[Stored data]
*****
==> config.mk <==
export PLATFORM = sky130hd
export DESIGN_NAME = gpcfg_top
export DESIGN_NICKNAME = d
export VERILOG_FILES = /design/src/shared/gpcfg_pkg.sv /design/src/design/gpcfg_top.sv /design/src/design/gpcfg_port.sv
export SDC_FILE = /design/constraint.sdc
export NUM_CORES = 1
export LEC_CHECK = 0
export ABC_AREA = 1
export BUFFER_PORTS_ARGS = -buffer_cell sky130_fd_sc_hd__buf_2
export CORE_UTILIZATION = 30
export CTS_CLUSTER_DIAMETER = 50
export DETAILED_ROUTE_END_ITERATION = 12
export PLACE_DENSITY = 0.49
export SLEW_MARGIN = 0
export SYNTH_ARGS = -nofsm -noshare
export SYNTH_HDL_FRONTEND = slang
export SYNTH_HIERARCHICAL = 1
export SYNTH_SLANG_ARGS = --single-unit
==> constraint.sdc <==
create_clock -name MCLK_IN -period 2.9 [get_ports MCLK_IN]
set_input_delay 0.725 -clock MCLK_IN [delete_from_list [all_inputs] [get_ports MCLK_IN]]
set_output_delay 0.725 -clock MCLK_IN [all_outputs]
set_load 0.05 [all_outputs]
==> src/shared/gpcfg_pkg.sv <==
// gpcfg_pkg: shared constants, decode and lane helpers for the port configuration block
package gpcfg_pkg;

   // ==========================================================
   // sizes
   localparam int NUM_PORTS = 4;
   localparam int PINS      = 8;
   localparam int SUB_COUNT = 8;
   localparam int ADDR_W    = 14;
   localparam int SUBS_W    = SUB_COUNT * PINS;

   // ==========================================================
   // register indexes (byte address is four times the index)
   localparam logic [11:0] ADDR_REG_IDX_BASE = 12'hfd0;
   localparam logic [11:0] CTL_REG_IDX_BASE  = 12'hfd1;
   localparam logic [11:0] PORT_STRIDE       = 12'h004;
   localparam logic [11:0] MAP_SPAN          = 12'h010;
   localparam logic [1:0]  KIND_ADDR         = 2'h0;
   localparam logic [1:0]  KIND_CTL          = 2'(CTL_REG_IDX_BASE - ADDR_REG_IDX_BASE);
   localparam logic [1:0]  WORD_ALIGNED      = 2'h0;

   // ==========================================================
   // sub-register select codes
   localparam logic [7:0] SEL_NONE  = 8'h00;
   localparam logic [7:0] SEL_DIR   = 8'h01;
   localparam logic [7:0] SEL_AFEN  = 8'h02;
   localparam logic [7:0] SEL_OD    = 8'h03;
   localparam logic [7:0] SEL_HDRV  = 8'h04;
   localparam logic [7:0] SEL_SWAKE = 8'h05;
   localparam logic [7:0] SEL_PULL  = 8'h06;
   localparam logic [7:0] SEL_AFS1  = 8'h07;
   localparam logic [7:0] SEL_AFS2  = 8'h08;
   localparam logic [7:0] SEL_FIRST = SEL_DIR;
   localparam logic [7:0] SEL_LAST  = SEL_AFS2;

   // lane of each sub-register inside the flat sub vector (code minus one)
   localparam int SUB_DIR   = 0;
   localparam int SUB_AFEN  = 1;
   localparam int SUB_OD    = 2;
   localparam int SUB_HDRV  = 3;
   localparam int SUB_SWAKE = 4;
   localparam int SUB_PULL  = 5;
   localparam int SUB_AFS1  = 6;
   localparam int SUB_AFS2  = 7;

   // ==========================================================
   // reset values
   localparam logic [7:0]  SEL_RESET       = SEL_NONE;
   localparam logic [7:0]  SUB_RESET       = 8'h00;
   localparam logic [7:0]  AFS2_RESET      = 8'h00;
   localparam logic [7:0]  AFS2_RESET_8PIN = 8'h04;
   localparam logic [31:0] RDATA_RESET     = 32'h0000_0000;

   typedef struct packed {
      logic       hit;
      logic       is_ctl;
      logic [1:0] port;
   } gpcfg_dec_type;

   // ==========================================================
   // helpers
   function automatic gpcfg_dec_type gpcfg_decode(input logic [ADDR_W-1:0] addr);
      logic [11:0]   off;
      gpcfg_dec_type d;
      off      = addr[ADDR_W-1:2] - ADDR_REG_IDX_BASE;
      d.port   = off[3:2];
      d.is_ctl = (off[1:0] == KIND_CTL);
      d.hit    = (addr[1:0] == WORD_ALIGNED) && (off < MAP_SPAN) &&
                 ((off[1:0] == KIND_ADDR) || (off[1:0] == KIND_CTL));
      return d;
   endfunction

   function automatic logic gpcfg_sel_valid(input logic [7:0] sel);
      return (sel >= SEL_FIRST) && (sel <= SEL_LAST);
   endfunction

   // byte of the selected sub-register, zero when nothing is selected
   function automatic logic [7:0] gpcfg_pick(input logic [SUBS_W-1:0] subs, input logic [7:0] sel);
      logic [2:0] lane;
      lane = 3'(sel - SEL_FIRST);
      return gpcfg_sel_valid(sel) ? subs[lane*PINS +: PINS] : SUB_RESET;
   endfunction

   // all-ones over the selected lane, zero when nothing is selected
   function automatic logic [SUBS_W-1:0] gpcfg_lane_mask(input logic [7:0] sel);
      logic [SUBS_W-1:0] m;
      logic [2:0]        lane;
      m    = '0;
      lane = 3'(sel - SEL_FIRST);
      if (gpcfg_sel_valid(sel)) begin
         m[lane*PINS +: PINS] = '1;
      end
      return m;
   endfunction

endpackage

==> src/design/gpcfg_top.sv <==
// gpcfg_top: APB slave giving indirect access to the configuration of four I/O ports
//
// Function
// - every port has an eight-bit read/write select register that picks the sub-register behind its control register.
// - a control register access touches only the sub-register picked by that port's select value.
// - select values zero and nine upward pick nothing, so control accesses then change no configuration.
// - select values one to eight pick direction, alt enable, open drain, high drive, stop wake, pull-up, set one, set two.
// - the select register resets to zero so nothing is reachable until software picks a sub-register.
// - the second alternate set holds one read/write bit per pin that helps choose the pin's alternate function.
// - the second alternate set resets to zero, except four on the first port of the eight-pin variant.
// - a pin takes its chosen alternate function only while its alternate enable bit is also set.
// - the first alternate set holds one bit per pin that together with the set two bit picks the function.
//
// Added by the designer: the APB register port.
module gpcfg_top
   import gpcfg_pkg::*;
#(
   parameter bit EIGHT_PIN_VARIANT = 1'b0
) (
   input  wire logic                      MCLK_IN,
   input  wire logic                      RESET_N_IN,
   input  wire logic                      PSEL_IN,
   input  wire logic                      PENABLE_IN,
   input  wire logic                      PWRITE_IN,
   input  wire logic [ADDR_W-1:0]         PADDR_IN,
   input  wire logic [31:0]               PWDATA_IN,
   input  wire logic [3:0]                PSTRB_IN,
   output logic      [31:0]               PRDATA_OUT,
   output logic                           PREADY_OUT,
   output logic                           PSLVERR_OUT,
   output logic      [NUM_PORTS*PINS-1:0] PORT_DIR_OUT,
   output logic      [NUM_PORTS*PINS-1:0] PORT_ALT_EN_OUT,
   output logic      [NUM_PORTS*PINS-1:0] PORT_OPEN_DRAIN_OUT,
   output logic      [NUM_PORTS*PINS-1:0] PORT_HIGH_DRIVE_OUT,
   output logic      [NUM_PORTS*PINS-1:0] PORT_STOP_WAKE_OUT,
   output logic      [NUM_PORTS*PINS-1:0] PORT_PULLUP_OUT,
   output logic      [NUM_PORTS*PINS-1:0] PORT_ALT_FUNCTION_SET_ONE_BITS_OUT,
   output logic      [NUM_PORTS*PINS-1:0] PORT_ALT_FUNCTION_SET_TWO_BITS_OUT,
   output logic      [NUM_PORTS*PINS-1:0] PIN_ALT_ACTIVE_OUT,
   output logic      [2*NUM_PORTS*PINS-1:0] PIN_ALT_CODE_OUT
);

   // ==========================================================
   // bus phase decode
   gpcfg_dec_type     dec;
   logic              setup;
   logic              access_wr;
   logic [NUM_PORTS-1:0] sel_wr;
   logic [NUM_PORTS-1:0] ctl_wr;
   logic [7:0]        port_sel   [NUM_PORTS];
   logic [7:0]        port_rdata [NUM_PORTS];
   logic [SUBS_W-1:0] port_subs  [NUM_PORTS];
   logic [31:0]       prdata_q;
   logic [31:0]       prdata_d;
   logic              slverr_q;
   logic              slverr_d;

   // the address decode is shared by the setup capture and the write strobe
   assign dec       = gpcfg_decode(PADDR_IN);
   assign setup     = PSEL_IN && !PENABLE_IN;
   // only the low byte lane carries register data, so it gates every write
   assign access_wr = PSEL_IN && PENABLE_IN && PWRITE_IN && PSTRB_IN[0] && dec.hit;

   // per-port strobes, one cycle wide at the completing access edge
   always_comb begin
      for (int p = 0; p < NUM_PORTS; p++) begin
         sel_wr[p] = access_wr && !dec.is_ctl && (dec.port == 2'(p));
         ctl_wr[p] = access_wr &&  dec.is_ctl && (dec.port == 2'(p));
      end
   end

   // ==========================================================
   // port banks
   for (genvar p = 0; p < NUM_PORTS; p++) begin : g_port
      // the eight-pin part only has the first port with a non-zero set two reset
      localparam logic [7:0] AFS2_RST = (EIGHT_PIN_VARIANT && (p == 0)) ? AFS2_RESET_8PIN : AFS2_RESET;

      gpcfg_port #(
         .AFS2_RST       (AFS2_RST)
      ) u_port (
         .clk_in         (MCLK_IN),
         .rst_n_in       (RESET_N_IN),
         .sel_wr_in      (sel_wr[p]),
         .ctl_wr_in      (ctl_wr[p]),
         .wdata_in       (PWDATA_IN[7:0]),
         .sel_out        (port_sel[p]),
         .ctl_rdata_out  (port_rdata[p]),
         .subs_out       (port_subs[p]),
         .alt_active_out (PIN_ALT_ACTIVE_OUT[p*PINS +: PINS]),
         .alt_code_out   (PIN_ALT_CODE_OUT[2*p*PINS +: 2*PINS])
      );

      // configuration buses straight from the bank flops
      assign PORT_DIR_OUT[p*PINS +: PINS]        = port_subs[p][SUB_DIR*PINS +: PINS];
      assign PORT_ALT_EN_OUT[p*PINS +: PINS]     = port_subs[p][SUB_AFEN*PINS +: PINS];
      assign PORT_OPEN_DRAIN_OUT[p*PINS +: PINS] = port_subs[p][SUB_OD*PINS +: PINS];
      assign PORT_HIGH_DRIVE_OUT[p*PINS +: PINS] = port_subs[p][SUB_HDRV*PINS +: PINS];
      assign PORT_STOP_WAKE_OUT[p*PINS +: PINS]  = port_subs[p][SUB_SWAKE*PINS +: PINS];
      assign PORT_PULLUP_OUT[p*PINS +: PINS]     = port_subs[p][SUB_PULL*PINS +: PINS];
      assign PORT_ALT_FUNCTION_SET_ONE_BITS_OUT[p*PINS +: PINS] = port_subs[p][SUB_AFS1*PINS +: PINS];
      assign PORT_ALT_FUNCTION_SET_TWO_BITS_OUT[p*PINS +: PINS] = port_subs[p][SUB_AFS2*PINS +: PINS];
   end

   // ==========================================================
   // read data and error are captured in the setup phase
   // reads have no side effects, so sampling one cycle early is safe
   always_comb begin
      prdata_d = prdata_q;
      slverr_d = slverr_q;
      if (setup) begin
         slverr_d = !dec.hit;
         prdata_d = RDATA_RESET;
         if (dec.hit && !PWRITE_IN) begin
            if (dec.is_ctl) begin
               prdata_d[7:0] = port_rdata[dec.port];
            end else begin
               prdata_d[7:0] = port_sel[dec.port];
            end
         end
      end
   end

   always_ff @(posedge MCLK_IN or negedge RESET_N_IN) begin
      if (!RESET_N_IN) begin
         prdata_q <= RDATA_RESET;
         slverr_q <= 1'b0;
      end else begin
         prdata_q <= prdata_d;
         slverr_q <= slverr_d;
      end
   end

   // zero wait states: every access phase completes at its first edge
   assign PREADY_OUT  = 1'b1;
   assign PRDATA_OUT  = prdata_q;
   assign PSLVERR_OUT = slverr_q && PSEL_IN && PENABLE_IN;

   for (genvar p = 0; p < NUM_PORTS; p++) begin : g_chk
      localparam logic [7:0] EXP_AFS2 = (EIGHT_PIN_VARIANT && (p == 0)) ? AFS2_RESET_8PIN : AFS2_RESET;

   end
endmodule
*****
*What the task requires:*
Each line in the entries above, starting at the line with "wire logic [3:0]" and ending at the line with "begin : g_port", is to be printed exactly, and only those lines.

*Output:*
   input  wire logic [3:0]                PSTRB_IN,
   output logic      [31:0]               PRDATA_OUT,
   output logic                           PREADY_OUT,
   output logic                           PSLVERR_OUT,
   output logic      [NUM_PORTS*PINS-1:0] PORT_DIR_OUT,
   output logic      [NUM_PORTS*PINS-1:0] PORT_ALT_EN_OUT,
   output logic      [NUM_PORTS*PINS-1:0] PORT_OPEN_DRAIN_OUT,
   output logic      [NUM_PORTS*PINS-1:0] PORT_HIGH_DRIVE_OUT,
   output logic      [NUM_PORTS*PINS-1:0] PORT_STOP_WAKE_OUT,
   output logic      [NUM_PORTS*PINS-1:0] PORT_PULLUP_OUT,
   output logic      [NUM_PORTS*PINS-1:0] PORT_ALT_FUNCTION_SET_ONE_BITS_OUT,
   output logic      [NUM_PORTS*PINS-1:0] PORT_ALT_FUNCTION_SET_TWO_BITS_OUT,
   output logic      [NUM_PORTS*PINS-1:0] PIN_ALT_ACTIVE_OUT,
   output logic      [2*NUM_PORTS*PINS-1:0] PIN_ALT_CODE_OUT
);

   // ==========================================================
   // bus phase decode
   gpcfg_dec_type     dec;
   logic              setup;
   logic              access_wr;
   logic [NUM_PORTS-1:0] sel_wr;
   logic [NUM_PORTS-1:0] ctl_wr;
   logic [7:0]        port_sel   [NUM_PORTS];
   logic [7:0]        port_rdata [NUM_PORTS];
   logic [SUBS_W-1:0] port_subs  [NUM_PORTS];
   logic [31:0]       prdata_q;
   logic [31:0]       prdata_d;
   logic              slverr_q;
   logic              slverr_d;

   // the address decode is shared by the setup capture and the write strobe
   assign dec       = gpcfg_decode(PADDR_IN);
   assign setup     = PSEL_IN && !PENABLE_IN;
   // only the low byte lane carries register data, so it gates every write
   assign access_wr = PSEL_IN && PENABLE_IN && PWRITE_IN && PSTRB_IN[0] && dec.hit;

   // per-port strobes, one cycle wide at the completing access edge
   always_comb begin
      for (int p = 0; p < NUM_PORTS; p++) begin
         sel_wr[p] = access_wr && !dec.is_ctl && (dec.port == 2'(p));
         ctl_wr[p] = access_wr &&  dec.is_ctl && (dec.port == 2'(p));
      end
   end

   // ==========================================================
   // port banks
   for (genvar p = 0; p < NUM_PORTS; p++) begin : g_port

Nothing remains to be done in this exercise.